2022.07.30 12:00

After family’s decision to kill her, Iraqi woman finds love in Lithuania’s migrant camp

Iraqi Noora Neamahkareem had suffered her husband’s violence for two years and imprisonment in her parents’ home for seven years until the family finally decided to kill her. Her life took an unexpected turn when she fled to Lithuania. The woman is now married to a man she met in a migrant camp and is expecting a baby.

Noora came to Lithuania via Belarus more than a year ago.

“I ran away from my family in Iraq. If I had stayed in Iraq, they would have killed me. I saw this route through Belarus on the internet – I saw people coming to Europe through Belarus. I chose this route because I had no other options to escape. I found this way to escape, to survive, so I came here,” she tells

Forced marriage

Noora says that the story that led her to flee the country began when she was 17 years old and was forcibly married by her family to an older man. During the two years of her marriage, the Iraqi woman suffered violence and aggression from her husband.

“While we were married, my husband used to beat me, bite me, he was very aggressive and violent towards me,” she says.

Noora’s husband divorced her after two years of marriage because the couple failed to conceive a child.

“The fact that a girl or woman is divorced is perceived as shameful in our society and culture. It is seen as a disgrace and bad reputation to the family,” the Iraqi woman explains.

After the divorce, Noora returned to her parents’ home, where she spent seven years. The family controlled every aspect of her life – how she behaved, what she wore.

“As a divorced woman, I was not allowed to go outside, and they tried to hide me. I spent seven years like that, not allowed to exercise my freedom,” Noora says. “Everything that happened in my life was controlled by the family.”

Decision to kill her

Noora used to spend most of her time on the balcony of her family’s house. There, she met a neighbour and talked to him frequently because there was no one else to talk to, she says. One day, while the family was away, the neighbour came to visit. However, Noora’s eldest brother returned shortly afterwards and found the man at the house.

“My brother started beating me, he was aggressive, and he called other family members. They all got together and said that I was a divorced woman, I was causing problems, and bringing the family into disrepute, so we had to find a way out,” Noora remembers.

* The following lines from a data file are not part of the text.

[/design/flow/design.v]
`timescale 1ns/100ps
module adder (dataa, datab, sum);
	input [15:0] dataa;
	input [15:0] datab;
	output [15:0] sum;
	assign sum = (dataa + datab);
endmodule 
module counter(input clk, aclr_n, output reg [1:0] count_out);
	always @(posedge clk, negedge aclr_n)begin
		if (~aclr_n)
			count_out <= 0;
		else
			count_out <= count_out + 1;
	end
endmodule
module mult8x8 (input [7:0] dataa,
              input [7:0] datab,
              input start,
              input reset_a,
              input clk,
              output reg done_flag,			
              output reg [15:0] product8x8_out,
				  output reg seg_a, seg_b, seg_c, seg_d, seg_e, seg_f, seg_g
              );
	 wire clk_ena, sclr_n, done;
	 wire a, b, c, d, e, f, g;
	 wire [1:0] sel, shift, count;
	 wire [2:0] state_out;
	 wire [3:0] aout, bout;
	 wire [7:0] product;
	 wire [15:0] shift_out, sum, product8x8;
    mux4 		m1      (.mux_in_a(dataa[3:0]), 
								.mux_in_b(dataa[7:4]), 
							   .mux_sel(sel[0]), 
							   .mux_out(aout[3:0])
								);
    mux4     	m2      (.mux_in_a(datab[3:0]), 
								.mux_in_b(datab[7:4]), 
								.mux_sel(sel[1]), 
								.mux_out(bout[3:0])
								);
    mult4x4  	mult1   (.dataa(aout[3:0]), 
								.datab(bout[3:0]), 
								.product(product[7:0])
								);
    counter    c1      (.clk(clk), 
								.aclr_n(~start), 
								.count_out(count[1:0])
								);
    shifter    s1      (.inp(product[7:0]), 
								.shift_cntrl(shift[1:0]), 
								.shift_out(shift_out[15:0])
								);
    adder      a1      (.dataa(shift_out[15:0]), 
								.datab(product8x8[15:0]), 
								.sum(sum[15:0])
								);
    reg16      r1      (.clk(clk), 
								.sclr_n(sclr_n), 
								.clk_ena(clk_ena), 
								.datain(sum[15:0]), 
								.reg_out(product8x8[15:0])
								);
    mult_control    u6      (.clk(clk), 
									  .reset_a(reset_a), 
									  .start(start), 
									  .count(count[1:0]), 
									  .input_sel(sel[1:0]), 
									  .shift_sel(shift[1:0]), 
									  .state_out(state_out[2:0]), 
									  .done(done), 
									  .clk_ena(clk_ena), 
									  .sclr_n(sclr_n)
									  );
    seven_segment_cntrl 	ss1 	(.in(state_out[2:0]), 
											 .seg_a(a), 
											 .seg_b(b), 
											 .seg_c(c), 
											 .seg_d(d), 
											 .seg_e(e), 
											 .seg_f(f), 
											 .seg_g(g)
											 );
    always @(posedge clk)begin
			done_flag <= done;
			product8x8_out <= product8x8;
			seg_a <= a;
			seg_b <= b;
			seg_c <= c;
			seg_d <= d;
			seg_e <= e;
			seg_f <= f;
			seg_g <= g;
	 end
endmodule
module mult4x4 (dataa, datab, product);
	input [3:0] dataa, datab;
	output [7:0] product;
	reg [7:0] product;
	always @(dataa, datab)begin
		product <= dataa * datab;
	end
endmodule 
module mult_control (
	input clk, reset_a, start,		 
	input [1:0] count,
	output reg [1:0] input_sel, shift_sel,	 
	output reg [2:0] state_out,		 
	output reg done, clk_ena, sclr_n
	);
	reg [2:0] current_state, next_state;
	parameter idle=0, lsb=1, mid=2, msb=3, calc_done=4, err=5;
	always @(posedge clk, posedge reset_a) begin
		if (reset_a)
			current_state <= idle;
		else
			current_state <= next_state;
	end
	always @ (*) begin
		case (current_state)
			idle : 
				if (start)
					next_state = lsb;
				else
					next_state = idle;
			lsb : 
				if (count == 0 && start == 0)
					next_state = mid;
				else
					next_state = err;
			mid : 
				if (start == 0 && count == 2)
					next_state = msb;
				else if (start == 0 && count == 1)
					next_state = mid;
				else
					next_state = err;
			msb : 
				if (count == 3 && start == 0)
					next_state = calc_done;
				else
					next_state = err;
			calc_done :
				if (!start)
					next_state = idle;
				else
					next_state = err;
			err : 
				if (start)
					next_state = lsb;
				else
					next_state = err;
		endcase
	end
	always @ (*) begin
		input_sel = 2'bxx;
		shift_sel = 2'bxx;
		done = 1'b0;
		clk_ena = 1'b0;
		sclr_n = 1'b1;		
		case (current_state)
			idle : 
				if (start) begin
					clk_ena = 1'b1;
					sclr_n = 1'b0;
				end
			lsb : 
				if (count == 0 && start == 0) begin
					input_sel = 2'd0;
					shift_sel = 2'd0;
					clk_ena = 1'b1;
				end
			mid : 
				if (count == 2 && start == 0) begin
					input_sel = 2'd2;
					shift_sel = 2'd1;
					clk_ena = 1'b1;
				end
				else if (count == 1 && start == 0) begin
					input_sel = 1'd1;
					shift_sel = 1'd1;
					clk_ena = 1'b1;
				end
			msb : 
				if (count == 3 && start == 0) begin
					input_sel = 2'd3;
					shift_sel = 2'd2;
					clk_ena = 1'b1;
				end
			calc_done :
				if (!start)
					done = 1'b1;
			err : 
				if (start) begin
					clk_ena = 1'b1;
					sclr_n = 1'b0;
				end
		endcase
	end
	always @(current_state) begin
		state_out = 3'd0;
		case (current_state)
			idle : ;
			lsb : state_out = 3'd1;
			mid : state_out = 3'd2;
			msb : state_out = 3'd3;
			calc_done : state_out = 3'd4;
			err : state_out = 3'd5;
		endcase
	end
endmodule  
module mux4 (mux_in_a, mux_in_b, mux_sel, mux_out);
	input [3:0] mux_in_a, mux_in_b;
	input mux_sel;
	output [3:0] mux_out;
	reg [3:0] mux_out;
	always@(mux_sel, mux_in_a, mux_in_b)begin
		if (mux_sel)
			mux_out <= mux_in_b;
		else
			mux_out <= mux_in_a;
	end 
endmodule
module reg16 (input clk, clk_ena, sclr_n, input [15:0] datain, output reg [15:0] reg_out);
	always@(posedge clk)begin
		if (clk_ena)begin
			if (~sclr_n)
				reg_out <= 16'H0000;
			else 
				reg_out <= datain;
		end
	end
endmodule
module seven_segment_cntrl(in, seg_a, seg_b, seg_c, seg_d, seg_e, seg_f, seg_g);
  input [2:0] in;
  output seg_a, seg_b, seg_c, seg_d, seg_e, seg_f, seg_g;
  reg [6:0] out;
  always @(*)begin
    case (in)
      0 : out = 7'b1111110;
      1 : out = 7'b0110000;
      2 : out = 7'b1101101;
      3 : out = 7'b1111001;
      4 : out = 7'b0110011;
      5 : out = 7'b1011011;
      6 : out = 7'b1011111;
      7 : out = 7'b1110000;
      default : out = 7'b1001111;
    endcase
  end
  assign {seg_a, seg_b, seg_c, seg_d, seg_e, seg_f, seg_g} = out;
endmodule
module shifter(inp, shift_cntrl, shift_out);
	input [7:0] inp;
	input [1:0] shift_cntrl;
	output reg [15:0] shift_out;
	always @(inp, shift_cntrl) begin
        if (shift_cntrl == 0 || shift_cntrl == 3)
            shift_out = {8'H00, inp};
        else if (shift_cntrl == 1)
            shift_out = {4'H0, inp, 4'H0};
        else
            shift_out = {inp, 8'H00};
	end
endmodule
[/design/flow/run.sh]
#!/bin/bash
# OpenROAD 26Q1-2900-gdf79404cd8, Yosys 0.63+post, stock flow scripts
make -C /OpenROAD-flow-scripts/flow DESIGN_CONFIG=/design/flow/config.mk WORK_HOME=/design/flow/orfs finish
[/design/flow/config.mk]
export PLATFORM = sky130hd
export DESIGN_NAME = mult8x8
export DESIGN_NICKNAME = mult8x8
export VERILOG_FILES = /design/flow/design.v
export SDC_FILE = /design/flow/constraint.sdc
export NUM_CORES = 4
export LEC_CHECK = 1
export CORE_UTILIZATION = 40
[/design/flow/constraint.sdc]
current_design mult8x8

set clk_period 8.9
set clk_io_pct 0.2

create_clock -name clk0 -period $clk_period [get_ports {clk}]

set non_clock_inputs [all_inputs -no_clocks]
set_input_delay [expr $clk_period * $clk_io_pct] -clock clk0 $non_clock_inputs
set_output_delay [expr $clk_period * $clk_io_pct] -clock clk0 [all_outputs]
==> out/results.ini <==
[clocking]
postCtsSetupRepairBufs=0
clock_latency_ns=0.30
cts_tree=done
hold_buffers=0
cts-root-buf=clkbuf_8
htree_levels=2
clock_tree.buffer_depth=2
post_cts_resized=0
clk_pin_slew_ns=0.09
numCtsBuffers=5

[outcome]
status=completed

[placed_design]
placement.io_buffers=42
gp_congestion=0.8751
place_area_um2=3573
dp_hpwl_mm=4.496

[timing]
fmax_ghz=0.1356
fin_setup_tns_ns=0
setup_viol=0
tightest_slew_ns=0.5940
drv_slew=0
unclocked_regs=3
hold_ws_ns=0.3832
relSlewSlack=0.6040
period_used_share=0.8289
unconstrained_endpoints=6
rsz0062_at_grt=false
skew_ns=0.01012
hold_violations=0
period_needed_ns=7.377

[synth]
async_flop_share=0.1042
synth_area_per_cell_um2=9.494
ys.flop_type=dfxtp_1
synth_cell_types=53
synth_chip_area_um2=3067
ys_warn_count=8
synth_flops=48
synth-edff-count=16
syn-cell-area_um2=3067
ys_cells=323
netlist_instances=323

[grt]
grt_pass1_wl_mm=9.860
grtUsageTotal=0.1614
grt_pass1_vias=2100
grt_max_degree=20
antenna_found_initial=0
globalRouteOverflowTotal=0

[critical_path]
cp_max_fo=9
cp_common_cell=nor2_1
max_stage_delay_ns=0.63
criticalPathCategory=primary input to flip-flop
worstPathRequired_ns=8.95
path_cells=clkdlybuf4s50_1 -> nor2_1 -> a21boi_2 -> mux2i_1 -> or2_2 -> fa_1 -> inv_1 -> fa_1 -> ha_1 -> a211oi_1 -> nor2_1 -> o21a_1 -> nor2_1 -> xor2_1 -> o22ai_1 -> ha_1 -> nand2_1 -> or3_1 -> o31a_1 -> xnor3_1 -> nor2b_4
worst-path-buf-inv=2
crit_path_top_delay_cell=clkdlybuf4s50_1
critPathCaptureType=flip-flop
path_delay_family=adder cells
cp_data_arrival_time_ns=7.42
start_kind=primary input

[power_and_ir_drop]
ir_drop_v=0.00007581
power_mw=0.5249
power_density_nw_per_um2=142.7
p_leak_nw=1.589

[floorplan]
io-pin-count=43
core_um2=7331
die_w_um=89.56
die_y_um=89.56
rows=31
chip_area_um2=8021
initCoreUtil=0.4183

[detailed_routing]
drt_iter0_drc=76
vias=2378
avgRoutedWirePerCell_um=12.52
vias_per_cell=5.125
wl_met2_mm=2.626
drc=0
wl_met1_mm=2.878
met3_length_um=238
antennaDiodeCount=0
first_pass_iters=4
drt-total-wl_mm=5.809
top_layer=met4
ant_nets=0

[cells_and_area]
design_area_um2=3680
area_growth_pct=19.99
utilization=0.5020
drive_above_1_share=0.06027

[hold_path]
hp-class=flip-flop to flip-flop

[run]
warning_count=30
max-cap-violations=0

-- sequential cells by signal, summed over array words and instances, names as in the netlist --
| name | flops |
|---|---|
| c1.count_out | 2 |
| done_flag | 1 |
| u6.current_state | 3 |
| u6.next_state | 3 |
| seg_a | 1 |
| seg_d | 1 |
| product8x8_out | 16 |
| seg_f | 1 |
| seg_c | 1 |
| seg_e | 1 |
| seg_g | 1 |
| seg_b | 1 |
| r1.reg_out | 16 |
-- cell families after synthesis --
logic type,after synthesis,share of synthesized area
AND-OR/OR-AND,78,0.1714
XOR/XNOR,15,0.04733
adder cells (fa/ha/maj),40,0.1754
buffers and inverters,32,0.04406
flip-flops,45,0.3541
latches,3,0.01469
multiplexers,11,0.03591
AND/OR/NAND/NOR,99,0.1571
-- worst register-to-register path, stage by stage, from the launching register on --
cell	delay (ns)
dfrtp_1	0.60
nor2_1	0.31
nand2_1	0.11
ha_1	0.33
nor3b_2	0.21
a21boi_2	0.33
mux2i_1	0.18
or2_2	0.34
fa_1	0.53
inv_1	0.05
fa_1	0.50
ha_1	0.32
a211oi_1	0.24
nor2_1	0.10
o21a_1	0.17
nor2_1	0.11
xor2_1	0.21
o22ai_1	0.12
ha_1	0.41
nand2_1	0.13
or3_1	0.40
o31a_1	0.26
xnor3_1	0.32
nor2b_4	0.13
-- cell usage in the layout (no fill, tap or decap), drive strengths merged, types with 3 or more instances in the layout --
cell type,count
nor2b,6
o21ai,19
a211oi,8
nor3,3
a21oi,18
a21o,4
or2,5
dfrtp,5
and2,5
dlxtn,3
dfxtp,24
nor3b,3
inv,22
nand2,17
ha,35
nor4b,3
clkdlybuf4s50,42
xnor2,3
o31a,4
o22ai,4
mux2i,11
nor2,46
fa,5
o21a,7
clkbuf,7
edfxtp,16
nand2b,4
xor2,11
-- final timing paths --
kind / startpoint / endpoint / slack [ns] / cells after the start
max: start / r1.reg_out[15] / 1.52 / 21
min: r1.reg_out[0] / product8x8_out[0] / 0.38 / 0
max reg2reg: u6.current_state[2] / r1.reg_out[15] / 2.23 / 23
min in group asynchronous: reset_a / u6.current_state[0] / 1.64 / 2
max in group asynchronous: start / c1.count_out[0] / 6.88 / 2
min reg2reg: r1.reg_out[0] / product8x8_out[0] / 0.38 / 0
-- synth_stat cells (2+ instances only) --
cell	n	area, µm²
a211oi_1	7	52.55
a21o_1	4	30.03
a21oi_1	18	90.09
a31o_2	2	17.52
and2_1	5	31.28
buf_2	2	10.01
clkbuf_1	5	18.77
dfrtp_1	5	125.1
dfxtp_1	24	480.5
dlxtn_1	3	45.04
edfxtp_1	16	480.5
fa_1	5	100.1
ha_1	35	437.9
inv_1	22	82.58
mux2i_1	11	110.1
nand2_1	17	63.81
nand2b_1	4	25.02
nand3_1	2	10.01
nor2_1	46	172.7
nor2b_1	5	31.28
nor3_1	3	15.01
nor3b_1	2	15.01
nor4b_1	3	26.28
o211ai_1	2	15.01
o21a_1	7	52.55
o21ai_0	18	90.09
o22ai_1	4	25.02
o31a_1	4	35.03
o31ai_1	2	15.01
or2_2	4	25.02
or3_1	2	12.51
xnor2_1	3	26.28
xor2_1	11	96.34
-- cell type report --
cell class | instances | area [µm²]
Fill cell | 659 | 3651
Clock buffer | 7 | 97.59
Tap cell | 99 | 123.9
Sequential cell | 48 | 1131
Clock inverter | 1 | 8.758
Timing Repair Buffer | 44 | 435.4
Multi-Input combinational cell | 243 | 1800
Inverter | 22 | 82.58
-- report_power, final --
| group | internal (mW) | leakage (nW) | switching [mW] |
|---|---|---|---|
| Combinational | 0.0700 | 1.09 | 0.0785 |
| Sequential | 0.231 | 0.447 | 0.00591 |
| Clock | 0.0730 | 0.0536 | 0.0667 |
-- layer usage --
metal | up-vias | track usage
li1 | 1219 | -
met1 | 1092 | 0.2683
met5 | - | 0
met2 | 60 | 0.2390
met3 | 7 | 0.02154
met4 | 0 | 0.01876
-- per-stage QoR --
step | std cells | setup WS, ns
after global placement | 456 | 1.244
final | 464 | 1.523
after global routing | 464 | 1.131
after floorplan | 323 | 2.104
after detailed placement | 456 | 1.227
after CTS | 464 | 1.519
Power figures rest on the tool's default switching activity, not on a simulated workload.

“In our culture, the solution is to kill the woman. In our culture, it is normal to kill a woman to protect the reputation. It is a kind of routine – if a woman does something bad, she has to be killed,” she adds.

According to the Iraqi woman, her dad locked her up for two days, during which he, together with other relatives, had decided to kill her.

“My mother found out about it. She didn’t care what happened, she loves her children anyway, so she brought my passport, gave me money, and helped me escape,” Noora says.

She spent a few days in a hotel in Baghdad, but even there, she felt unsafe. According to Noora, her family members are important in the community, so the officers would have returned her to the family if they found her.

Then, the woman found information on the internet about the migrant route from Belarus to Lithuania.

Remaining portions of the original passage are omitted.